Our client was struggling with the legacy Machine Learning (ML) Ops platform which provides DevOps services to ML models to construct, test, train, deploy and serve models using CI/CD pipeline automation. The platform was intended to be cloud agnostic, meaning this architecture should support any cloud. The MLOps platform uses Apache Airflow for scheduling workflows and leverages python API’s to dynamically manage a cluster. They had challenges with their existing vendor in terms of platform delivery, management and support. The platform has violated various enterprise security best practices and did not leverage Azure AD authentication and authorization due to improperly configured Apache Airflow instances on Azure VMs. The desired cost optimization was not accomplished.

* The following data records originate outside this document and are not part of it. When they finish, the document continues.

**src/rtl/wd_pkg.sv**
```systemverilog
// Shared watchdog definitions: generator state encoding, detector fault codes, parameter check.
// No logic of its own; imported by the service generator and its window timer.
package wd_pkg;

  typedef enum logic [1:0] {
    ST_IDLE = 2'd0,
    ST_RUN  = 2'd1,
    ST_HALT = 2'd2
  } wd_state_e;

  // Fault codes reported on FLSTAT by the fail detector.
  localparam logic [2:0] FL_OVERRIDE    = 3'b000;
  localparam logic [2:0] FL_SRVC_CLOSED = 3'b001;
  localparam logic [2:0] FL_DOUBLE_SRVC = 3'b010;
  localparam logic [2:0] FL_NO_SRVC     = 3'b011;
  localparam logic [2:0] FL_NONE        = 3'b111;

  function automatic bit wd_params_ok(input int period, input int open,
                                      input int delay, input int width);
    return (period >= 4) && (open < period) && (delay >= 1) &&
           (width >= 1) && (delay + width < open);
  endfunction

endpackage

```
**src/rtl/wd_service_generator_if.sv**
```systemverilog
// Service generator <-> detector/application signal bundle; all outputs registered, no backpressure.
interface wd_service_generator_if;
  logic        ENABLE;
  logic        HBEAT;
  logic        WDFAIL;
  logic [2:0]  FLSTAT;
  logic        SWSTAT;
  logic        WDSRVC;
  logic        MISSED;
  logic        HALTED;
  logic [2:0]  LAST_FAULT;
  logic [15:0] SRVC_CNT;

  modport master (
    output ENABLE, HBEAT, WDFAIL, FLSTAT,
    input  SWSTAT, WDSRVC, MISSED, HALTED, LAST_FAULT, SRVC_CNT
  );

  modport slave (
    input  ENABLE, HBEAT, WDFAIL, FLSTAT,
    output SWSTAT, WDSRVC, MISSED, HALTED, LAST_FAULT, SRVC_CNT
  );
endinterface

```
**src/rtl/wd_window_timer.sv**
```systemverilog
// Window phase counter; decodes the *next* phase so the parent can register its outputs.
// Phase advances only while the parent stays in RUN; entering RUN loads phase 0.
module wd_window_timer
  import wd_pkg::*;
#(
  parameter int WIN_PERIOD = 16,
  parameter int WIN_OPEN   = 8,
  parameter int SRVC_DELAY = 2,
  parameter int SRVC_WIDTH = 2
) (
  input  logic CLK,
  input  logic RST,
  input  logic cnt_en,
  input  logic active,
  output logic win_end,
  output logic nxt_win_start,
  output logic nxt_open,
  output logic nxt_srvc_start,
  output logic nxt_srvc_on,
  output logic nxt_last_open
);

  localparam int PW = $clog2(WIN_PERIOD);
  localparam logic [PW-1:0] LAST_PH   = PW'(WIN_PERIOD - 1);
  localparam logic [PW-1:0] OPEN_PH   = PW'(WIN_OPEN);
  localparam logic [PW-1:0] SRVC_PH   = PW'(SRVC_DELAY);
  localparam logic [PW-1:0] SRVC_END  = PW'(SRVC_DELAY + SRVC_WIDTH - 1);
  localparam logic [PW-1:0] CLOSE_PH  = PW'(WIN_OPEN - 1);

  logic [PW-1:0] phase_q, phase_d;

  always_comb begin
    phase_d = '0;
    if (cnt_en) begin
      phase_d = (phase_q == LAST_PH) ? '0 : phase_q + PW'(1);
    end
  end

  always_ff @(posedge CLK) begin
    if (RST) begin
      phase_q <= '0;
    end else begin
      phase_q <= phase_d;
    end
  end

  assign win_end        = (phase_q == LAST_PH);
  assign nxt_win_start  = active && (phase_d == '0);
  assign nxt_open       = active && (phase_d < OPEN_PH);
  assign nxt_srvc_start = active && (phase_d == SRVC_PH);
  assign nxt_srvc_on    = active && (phase_d >= SRVC_PH) && (phase_d <= SRVC_END);
  assign nxt_last_open  = active && (phase_d == CLOSE_PH);

endmodule

```
**src/rtl/wd_service_generator.sv**
```systemverilog
// Watchdog service generator: opens SWSTAT windows, issues one WDSRVC per window when a heartbeat is pending.
// Outputs registered (1-cycle from sampled inputs); a detector fault latches the code and halts until RST.
module wd_service_generator
  import wd_pkg::*;
#(
  parameter int WIN_PERIOD = 16,
  parameter int WIN_OPEN   = 8,
  parameter int SRVC_DELAY = 2,
  parameter int SRVC_WIDTH = 2
) (
  input logic                   CLK,
  input logic                   RST,
  wd_service_generator_if.slave bus
);

  if (!wd_params_ok(WIN_PERIOD, WIN_OPEN, SRVC_DELAY, SRVC_WIDTH)) begin : g_bad_params
    $error("wd_service_generator: illegal window/service parameters");
  end

  wd_state_e   state_q, state_d;
  logic        armed_q, armed_d;
  logic        srvc_done_q, srvc_done_d;
  logic        swstat_q, swstat_d;
  logic        wdsrvc_q, wdsrvc_d;
  logic        missed_q, missed_d;
  logic        halted_q, halted_d;
  logic [2:0]  last_fault_q, last_fault_d;
  logic [15:0] srvc_cnt_q, srvc_cnt_d;

  logic cnt_en, active, srvc_start;
  logic win_end, nxt_win_start, nxt_open, nxt_srvc_start, nxt_srvc_on, nxt_last_open;

  assign active = (state_d == ST_RUN);
  assign cnt_en = (state_q == ST_RUN) && active;

  wd_window_timer #(
    .WIN_PERIOD (WIN_PERIOD),
    .WIN_OPEN   (WIN_OPEN),
    .SRVC_DELAY (SRVC_DELAY),
    .SRVC_WIDTH (SRVC_WIDTH)
  ) u_timer (
    .CLK            (CLK),
    .RST            (RST),
    .cnt_en         (cnt_en),
    .active         (active),
    .win_end        (win_end),
    .nxt_win_start  (nxt_win_start),
    .nxt_open       (nxt_open),
    .nxt_srvc_start (nxt_srvc_start),
    .nxt_srvc_on    (nxt_srvc_on),
    .nxt_last_open  (nxt_last_open)
  );

  // WDFAIL wins over ENABLE; RUN only looks at ENABLE on the last phase of a window.
  always_comb begin
    state_d = state_q;
    case (state_q)
      ST_IDLE: begin
        if (bus.WDFAIL)      state_d = ST_HALT;
        else if (bus.ENABLE) state_d = ST_RUN;
      end
      ST_RUN: begin
        if (bus.WDFAIL)                   state_d = ST_HALT;
        else if (win_end && !bus.ENABLE)  state_d = ST_IDLE;
      end
      default: state_d = ST_HALT;
    endcase
  end

  // A pulse is committed one cycle ahead so WDSRVC is high exactly on the service phases.
  assign srvc_start = nxt_srvc_start && armed_q;

  always_comb begin
    armed_d      = armed_q;
    srvc_done_d  = srvc_done_q;
    srvc_cnt_d   = srvc_cnt_q;
    last_fault_d = last_fault_q;
    swstat_d     = nxt_open;
    wdsrvc_d     = srvc_start || (wdsrvc_q && nxt_srvc_on);
    missed_d     = nxt_last_open && !srvc_done_q;
    halted_d     = (state_d == ST_HALT);

    if (srvc_start) armed_d = 1'b0;
    // A heartbeat coinciding with a service start re-arms for the following window.
    if (bus.HBEAT && state_q != ST_HALT) armed_d = 1'b1;

    if (!active)            srvc_done_d = 1'b0;
    else if (srvc_start)    srvc_done_d = 1'b1;
    else if (nxt_win_start) srvc_done_d = 1'b0;

    if (srvc_start && srvc_cnt_q != 16'hFFFF) srvc_cnt_d = srvc_cnt_q + 16'd1;

    if (state_q != ST_HALT && bus.WDFAIL) last_fault_d = bus.FLSTAT;
  end

  always_ff @(posedge CLK) begin
    if (RST) begin
      state_q      <= ST_IDLE;
      armed_q      <= 1'b0;
      srvc_done_q  <= 1'b0;
      swstat_q     <= 1'b0;
      wdsrvc_q     <= 1'b0;
      missed_q     <= 1'b0;
      halted_q     <= 1'b0;
      last_fault_q <= FL_NONE;
      srvc_cnt_q   <= '0;
    end else begin
      state_q      <= state_d;
      armed_q      <= armed_d;
      srvc_done_q  <= srvc_done_d;
      swstat_q     <= swstat_d;
      wdsrvc_q     <= wdsrvc_d;
      missed_q     <= missed_d;
      halted_q     <= halted_d;
      last_fault_q <= last_fault_d;
      srvc_cnt_q   <= srvc_cnt_d;
    end
  end

  assign bus.SWSTAT     = swstat_q;
  assign bus.WDSRVC     = wdsrvc_q;
  assign bus.MISSED     = missed_q;
  assign bus.HALTED     = halted_q;
  assign bus.LAST_FAULT = last_fault_q;
  assign bus.SRVC_CNT   = srvc_cnt_q;

endmodule
```
**src/flat_wrapper.sv**
```systemverilog
// flat-port wrapper written by rule: the top's interface ports become plain ports
module wd_service_generator_flat import wd_pkg::*;
#(
  parameter int WIN_PERIOD = 16,
  parameter int WIN_OPEN   = 8,
  parameter int SRVC_DELAY = 2,
  parameter int SRVC_WIDTH = 2
)
  (CLK, RST, bus_ENABLE, bus_HBEAT, bus_WDFAIL, bus_FLSTAT, bus_SWSTAT, bus_WDSRVC, bus_MISSED, bus_HALTED, bus_LAST_FAULT, bus_SRVC_CNT);
  wd_service_generator_if bus_i ();
  input logic CLK;
  input logic RST;
  input wire logic [$bits(bus_i.ENABLE)-1:0] bus_ENABLE;
  input wire logic [$bits(bus_i.HBEAT)-1:0] bus_HBEAT;
  input wire logic [$bits(bus_i.WDFAIL)-1:0] bus_WDFAIL;
  input wire logic [$bits(bus_i.FLSTAT)-1:0] bus_FLSTAT;
  output wire logic [$bits(bus_i.SWSTAT)-1:0] bus_SWSTAT;
  output wire logic [$bits(bus_i.WDSRVC)-1:0] bus_WDSRVC;
  output wire logic [$bits(bus_i.MISSED)-1:0] bus_MISSED;
  output wire logic [$bits(bus_i.HALTED)-1:0] bus_HALTED;
  output wire logic [$bits(bus_i.LAST_FAULT)-1:0] bus_LAST_FAULT;
  output wire logic [$bits(bus_i.SRVC_CNT)-1:0] bus_SRVC_CNT;
  assign bus_i.ENABLE = bus_ENABLE;
  assign bus_i.HBEAT = bus_HBEAT;
  assign bus_i.WDFAIL = bus_WDFAIL;
  assign bus_i.FLSTAT = bus_FLSTAT;
  assign bus_SWSTAT = bus_i.SWSTAT;
  assign bus_WDSRVC = bus_i.WDSRVC;
  assign bus_MISSED = bus_i.MISSED;
  assign bus_HALTED = bus_i.HALTED;
  assign bus_LAST_FAULT = bus_i.LAST_FAULT;
  assign bus_SRVC_CNT = bus_i.SRVC_CNT;
  wd_service_generator #(.WIN_PERIOD(WIN_PERIOD), .WIN_OPEN(WIN_OPEN), .SRVC_DELAY(SRVC_DELAY), .SRVC_WIDTH(SRVC_WIDTH)) u_core (.CLK(CLK), .RST(RST), .bus(bus_i));
endmodule
```
**config.mk**
```make
export PLATFORM = sky130hd
export DESIGN_NAME = wd_service_generator_flat
export DESIGN_NICKNAME = d
export VERILOG_FILES = /design/src/rtl/wd_pkg.sv /design/src/rtl/wd_service_generator_if.sv /design/src/rtl/wd_window_timer.sv /design/src/rtl/wd_service_generator.sv /design/src/flat_wrapper.sv
export SDC_FILE = /design/constraint.sdc
export NUM_CORES = 1
export LEC_CHECK = 0
export CORE_MARGIN = 2
export CORE_UTILIZATION = 40
export DETAILED_ROUTE_END_ITERATION = 10
export GPL_ROUTABILITY_DRIVEN = 0
export GPL_TIMING_DRIVEN = 0
export PLACE_DENSITY = 0.73
export SLEW_MARGIN = 20
export SYNTH_ARGS = -nofsm -noshare
export SYNTH_HDL_FRONTEND = slang
export SYNTH_HIERARCHICAL = 1
export SYNTH_SLANG_ARGS = --single-unit
```
**constraint.sdc**
```tcl
create_clock -name CLK -period 4.2 [get_ports CLK]
set_input_delay 0.42 -clock CLK [delete_from_list [all_inputs] [get_ports CLK]]
set_output_delay 0.42 -clock CLK [all_outputs]
set_load 0.1 [all_outputs]
```
# Yosys cells after proc, flatten, opt, wreduce, memory -nomap -nowiden
# Index checks and enable logic that the tools add are counted.
# op_classes
bitwise	1
mux	11
n_reduce_logical	22
eq_ne	8
addsub	2
order_cmp	3
# op_table
op	n
16-bit by 1-bit adder with 16-bit output, second input constant	1
16-bit != test, second input constant	1
1-bit logical AND	14
2-bit two-way mux	4
4-bit two-way mux	2
4-bit by 1-bit adder with 4-bit output, second input constant	1
2-bit by 1-bit equality test with 1-bit output, second input constant	2
4-bit by 2-bit equality test with 1-bit output, second input constant	1
4-bit by 3-bit equality test with 1-bit output, second input constant	1
4-bit equality test, second input constant	1
4-bit by 2-bit greater-or-equal comparator with 1-bit output, second input constant	1
4-bit by 2-bit <= comparator with 1-bit output, second input constant	1
4-bit zero test	1
4-bit less-than comparator, second input constant	1
1-bit two-way mux	4
2-bit one-hot mux with 2 select lines	1
2-bit nonzero test	2
2-bit equality test, second input constant	1
1-bit zero test	2
2-bit zero test	1
2-bit != test, second input constant	1
2-bit OR reduction	1
1-bit logical OR	1
1-bit inverter	1
# totals
in_bits	8
out_inout_bits	23
ff_bits	31
wordCells	57

# Logic depth before layout (Yosys ltp)
# logic_depth
depth_word	13
ltp_mapped	12
mapped_depth_nobuf	11

# By module
# Netlist, hierarchy kept.
# modules_own_cells
mod	seq_area_each_um2	cells_per_inst	n_inst	area_per_inst_um2
wd_service_generator	540.5	131	1	1178.6
wd_window_timer	80.1	29	1	246.5

# Worst setup path after synthesis
# No wires, ideal clock.
# synth_timing
path_kind	flip-flop to flip-flop
from	reg u_core.u_timer.phase_q[0]
to	reg u_core.srvc_cnt_q[13], in the netlist u_core/bus.SRVC_CNT[13]
t_required_ps	4130
slack_ps	1405
arrival_ps	2725
n_path_buf	0
period_less_slack_ps	2795
path_stages_with_launch	10
setup_time_ps	70
cell_sequence	dfxtp_1 ha_1 and3_1 a21oi_1 nand3_1 nor3_1 nand4_1 or4_4 or4_1 a21oi_1
# synth_between
elab_chain_len	12
word_cells_on_any_way	14
classes_between	1 x add/sub; 3 x eq/ne; 5 x mux; 5 x reduce/logical
# synth_lines
element	line_no	rtl
start, declared	wd_window_timer.sv:30	logic [PW-1:0] phase_q, phase_d;
start signal, assigned	wd_window_timer.sv:43	phase_q <= phase_d;
4-bit equality test	wd_window_timer.sv:47	assign win_end = (phase_q == LAST_PH);
named net u_core.win_end	wd_service_generator.sv:31	logic win_end, nxt_win_start, nxt_open, nxt_srvc_start, nxt_srvc_on, nxt_last_open;
1-bit logical AND	wd_service_generator.sv:64	else if (win_end && !bus.ENABLE) state_d = ST_IDLE;
2-bit two-way mux	wd_service_generator.sv:64	
2-bit two-way mux	wd_service_generator.sv:63	if (bus.WDFAIL) state_d = ST_HALT;
2-bit one-hot mux with 2 select lines	wd_service_generator.sv:57	case (state_q)
2-bit by 1-bit equality test with 1-bit output	wd_service_generator.sv:33	assign active = (state_d == ST_RUN);
1-bit logical AND	wd_service_generator.sv:34	assign cnt_en = (state_q == ST_RUN) && active;
named net u_core.cnt_en	wd_service_generator.sv:30	logic cnt_en, active, srvc_start;
4-bit two-way mux	wd_window_timer.sv:34	if (cnt_en) begin
4-bit by 2-bit equality test with 1-bit output	wd_window_timer.sv:50	assign nxt_srvc_start = active && (phase_d == SRVC_PH);
1-bit logical AND	wd_window_timer.sv:50	
named net u_core.nxt_srvc_start	wd_service_generator.sv:31	
1-bit logical AND	wd_service_generator.sv:71	assign srvc_start = nxt_srvc_start && armed_q;
1-bit logical AND	wd_service_generator.sv:91	if (srvc_start && srvc_cnt_q != 16'hFFFF) srvc_cnt_d = srvc_cnt_q + 16'd1;
end signal, assigned	wd_service_generator.sv:116	srvc_cnt_q <= srvc_cnt_d;
end, declared	wd_service_generator.sv:28	logic [15:0] srvc_cnt_q, srvc_cnt_d;
# The timed path passes the listed nets, and every way through them passes these cells.
# A chain may end at the register's enable or synchronous reset.

# Final worst setup path
# layout_timing
from	in bus_WDFAIL
to	reg u_core.srvc_cnt_q[13], in the netlist u_core/bus.SRVC_CNT[13]
# layout_between
elab_chain_len	9
word_cells_on_any_way	10
classes_between	2 x eq/ne; 4 x mux; 4 x reduce/logical
# layout_lines
element	line_no	rtl
start, declared	flat_wrapper.sv:15	input wire logic [$bits(bus_i.WDFAIL)-1:0] bus_WDFAIL;
2-bit two-way mux (on tied branches)	wd_service_generator.sv:63, wd_service_generator.sv:59	
2-bit one-hot mux with 2 select lines *	wd_service_generator.sv:57	
2-bit by 1-bit equality test with 1-bit output *	wd_service_generator.sv:33	
1-bit logical AND *	wd_service_generator.sv:34	
named net u_core.cnt_en	wd_service_generator.sv:30	
4-bit two-way mux *	wd_window_timer.sv:34	
4-bit by 2-bit equality test with 1-bit output *	wd_window_timer.sv:50	
1-bit logical AND *	wd_window_timer.sv:50	
named net u_core.nxt_srvc_start	wd_service_generator.sv:31	
1-bit logical AND *	wd_service_generator.sv:71	
1-bit logical AND *	wd_service_generator.sv:91	
# Mark *: on every way through the listed nets, which the timed path passes. The rest lies on a longest branch.

==> impl_metrics.csv <==
group,metric,value,unit
clock_network,cts_buffer_depth,2,
clock_network,insertion_delay,0.32,ns
floorplanning,row_count,21,
critical_path,crit_family,"simple AND/OR/NAND/NOR gates",
timing,relSlewSlack,34.1,%
detailed_routing,drc,0,
clock_network,cts.clk_slew.worst_paths,0.09,ns
yosys,synthMostInstantiatedCell,"dfxtp_1",
placed_design,portBuffers,30,
clock_network,postCtsHoldBufs,0,
critical_path,crit_path_max_incr_delay,0.49,ns
critical_path,crit_required,4.45,ns
finish,n_antenna_cell,0,
placed_design,hpwl,2360,µm
yosys,yosysTopAreaCell,"dfxtp_1",
power,ir_drop,0.000215,V
clock_network,cts-resized-gates,0,
floorplanning,chipWidth,63.7,µm
timing,fin_tns_setup,0,ns
clock_network,cts_root_buf,"clkbuf_4",
finish,nNetsFinal,207,
timing,setup_viol,0,
placed_design,place_ws,0.734,ns
detailed_routing,vias,1307,
yosys,yosys_register_bits,31,
yosys,syn-num-nets,170,
global_routing,antenna_found_initial,0,
global_routing,grt_pass1_vias,1330,
timing,hold_viol_final,0,
critical_path,crit_fanout,6,
power,p_leak,0.642,nW
global_routing,grt.total_usage,17.4,%
yosys,seq_area_frac_synth,43.5,%
yosys,synth_area,1430,µm²
status,status,"complete, no violations",
floorplanning,coreArea,3390,µm²
floorplanning,die_height,63.7,µm
clock_network,cts_tree,"yes",
floorplanning,io_pins,31,
timing,tightest_slew,0.986,ns
timing,finalClockSkew,0.00586,ns
yosys,post_synth.cell_area_avg,8.91,µm²
finish,drive_above_1_share,9.09,%
yosys,synth_ff_type,"dfxtp_1",
critical_path,arrival,3.42,ns
power,powerDensity,299,nW/µm²
timing,fin_crit,3.17,ns
timing,layout_setup_ws,1.03,ns
yosys,synth_warnings,6,
global_routing,grt_max_degree,11,
global_routing,grt_pass1_wl,5730,µm
floorplanning,dieArea,4060,µm²
yosys,syn_inst,160,
detailed_routing,drtIter0Drc,53,
yosys,synth_area_leaders,"dfxtp_1 44%, a21oi_1 5.3%, nor2_1 3.4%, o21ai_0 3.2%, nand2_1 3.2%",
yosys,synth_cell_types,41,
power,p_total,553,µW
critical_path,critPathBufInv,1,
timing,rsz0062_at_grt,"false",
yosys,ys_async_sr_fraction,0,%
clock_network,cts_sinks,31,
finish,area_growth,29.9,%
critical_path,critPathKind,"in2reg",
global_routing,grt_overflow,0,
timing,period_share,75.5,%
detailed_routing,postRouteAntennaNets,0,
detailed_routing,wl_per_cell,13.0,µm
run,cap_viol_max_count,0,
yosys,synth-edff-count,0,
finish,layout.cells.non_filler,244,
detailed_routing,routed_wl,3170,µm
hold_path,hp-class,"reg2reg",
critical_path,cp_cell_sequence,"clkdlybuf4s50_1 > nor2_1 > nand2_1 > a21oi_1 > nand3_1 > nor3_1 > nand4_1 > or4_4 > or4_1 > a21oi_1",
yosys,synth_top_cells_by_count,"31 x dfxtp_1, 15 x a21oi_1, 13 x nor2_1",
clock_network,cts_setup_buffers,0,
clock_network,htreeDepth,2,
clock_network,numCtsBuffers,5,
critical_path,end_kind,"register",
timing,fmax,0.315,GHz
placed_design,place_area,1780,µm²
critical_path,cp_slowest_cell,"or4_4",
yosys,synth_top_area_share,43.5,%
floorplanning,start_util,42.0,%
critical_path,worst_path_most_repeated_cell,"a21oi_1",
placed_design,placedCellCount,236,
detailed_routing,drtPass1Iterations,4,
timing,slew_violations,0,
detailed_routing,vias_per_cell,5.36,
critical_path,startpoint_type,"input port",
finish,fin_area,1850,µm²
==> where the power goes <==
part / leakage [nW] / switching (mW) / internal [mW]
registers: 0.252 / 0.00282 / 0.299
logic: 0.352 / 0.0389 / 0.0179
clock network: 0.0386 / 0.0958 / 0.0985
==> layout by cell type (no fill, tap or decap), types with 4 or more instances in the layout <==
master and instances:
nand4_1 6, a21oi_1 15, and3_1 6, dfxtp_1 31, inv_1 6, o31ai_1 4, or3_1 5, clkbuf_4 5
nor2b_1 6, clkbuf_1 4, nor2_1 13, or4_1 4, nand2_1 12, clkdlybuf4s50_1 30, o21ai_0 9
==> sequential cells by signal (all words and copies together), names as in the netlist, 2 cells and up <==
register and count:
u_core/u_timer/phase_q 4, u_core/state_q 2, u_core/bus.SRVC_CNT 16, u_core/bus.LAST_FAULT 3
==> per-layer routing <==
| layer | vias up | part of all wire [%] | global-route usage, % |
|---|---|---|---|
| met4 | 0 | 1.1 | 6.79 |
| met5 | - | 0 | 0 |
| met2 | 26 | 49 | 29.7 |
| met3 | 5 | 3.2 | 3.39 |
| li1 | 674 | - | - |
| met1 | 602 | 47 | 21.5 |
==> path summary, 6_finish.rpt <==
path	startpoint	end	slack [ns]	cells after the start
worst max-delay path	bus_WDFAIL	u_core/bus.SRVC_CNT[13]	1.03	10
worst min-delay path	u_core/srvc_done_q	u_core/bus.MISSED	0.44	1
worst max register to register	u_core/u_timer/phase_q[0]	u_core/bus.SRVC_CNT[13]	1.04	9
worst min register to register	u_core/srvc_done_q	u_core/bus.MISSED	0.44	1
==> cell type report <==
cell class | instances | area (µm²)
Sequential cell | 31 | 621
Fill cell | 323 | 1540
Buffer | 4 | 16.3
Inverter | 6 | 22.5
Multi-Input combinational cell | 119 | 766
Tap cell | 46 | 57.6
Clock buffer | 8 | 68.8
Timing Repair Buffer | 30 | 300
==> worst reg2reg max path: stages, from the launching register on <==
cell	delay [ns]
dfxtp_1	0.38
ha_1	0.27
and3_1	0.19
a21oi_1	0.33
nand3_1	0.20
nor3_1	0.40
nand4_1	0.21
or4_4	0.49
or4_1	0.49
a21oi_1	0.14
==> cells by family (layout without fill, tap and decap cells) <==
kind of cell    count (synthesis)  in the layout  share of synthesized area [%]
flops                          31             31                           43.5
compound gates                 37             37                           17.1
mux                             2              2                           1.49
fa+ha+maj                       2              2                           1.76
simple gates                   75             75                           31.5
xor+xnor                        3              3                           1.84
buf+inv                        10             48                           2.72
==> through the flow <==
| step | hold WS, ns | utilization (%) |
|---|---|---|
| 3_5_place_dp | 0.424 | 52.6 |
| 2_1_floorplan | 0.399 | - |
| 3_3_place_gp | 0.423 | 52.6 |
| 5_1_grt | 0.467 | 54.6 |
| 4_1_cts | 0.440 | 54.6 |
| 6_report | 0.441 | 54.6 |
Note: power is estimated with default switching activity, not from simulation.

Achieved 90% automation in deployments and delivery

SOLUTION

Our team completed the transition within a 3-month time frame and published a knowledge transition document. They also delivered a detailed technical debt tracking document on the current platform, created optimized terraform templates, externalized the majority of configuration, managed Terraform state configurations per environment and removed duplicate code. Our team developed CI/CD pipelines with Github Actions, implemented Terraform to Ansible integration and removed various manual steps in automation. There were various elements of sensitive information stored and distributed in Ansible configuration files which were moved to Azure Key Vault and our team created a seamless integration of configuration software using Ansible from terraform. The team successfully established developer onboarding documentation and processes and corrected various security and monitoring defects associated with high-risk design patterns and improved the current ML platform to an improved v2 platform.

RESULTS

Our solution improved operational usage and it automates 90% of deployments and delivery. This platform is certified by enterprise architecture and provides monitoring and governance. It also provides cost-optimized solutions in terms of clusters. Our developer onboarding documentation simplified the communication iterations. Ultimately, our team delivered a new Azure native cloud machine learning platform to serve robust machine learning models across enterprise.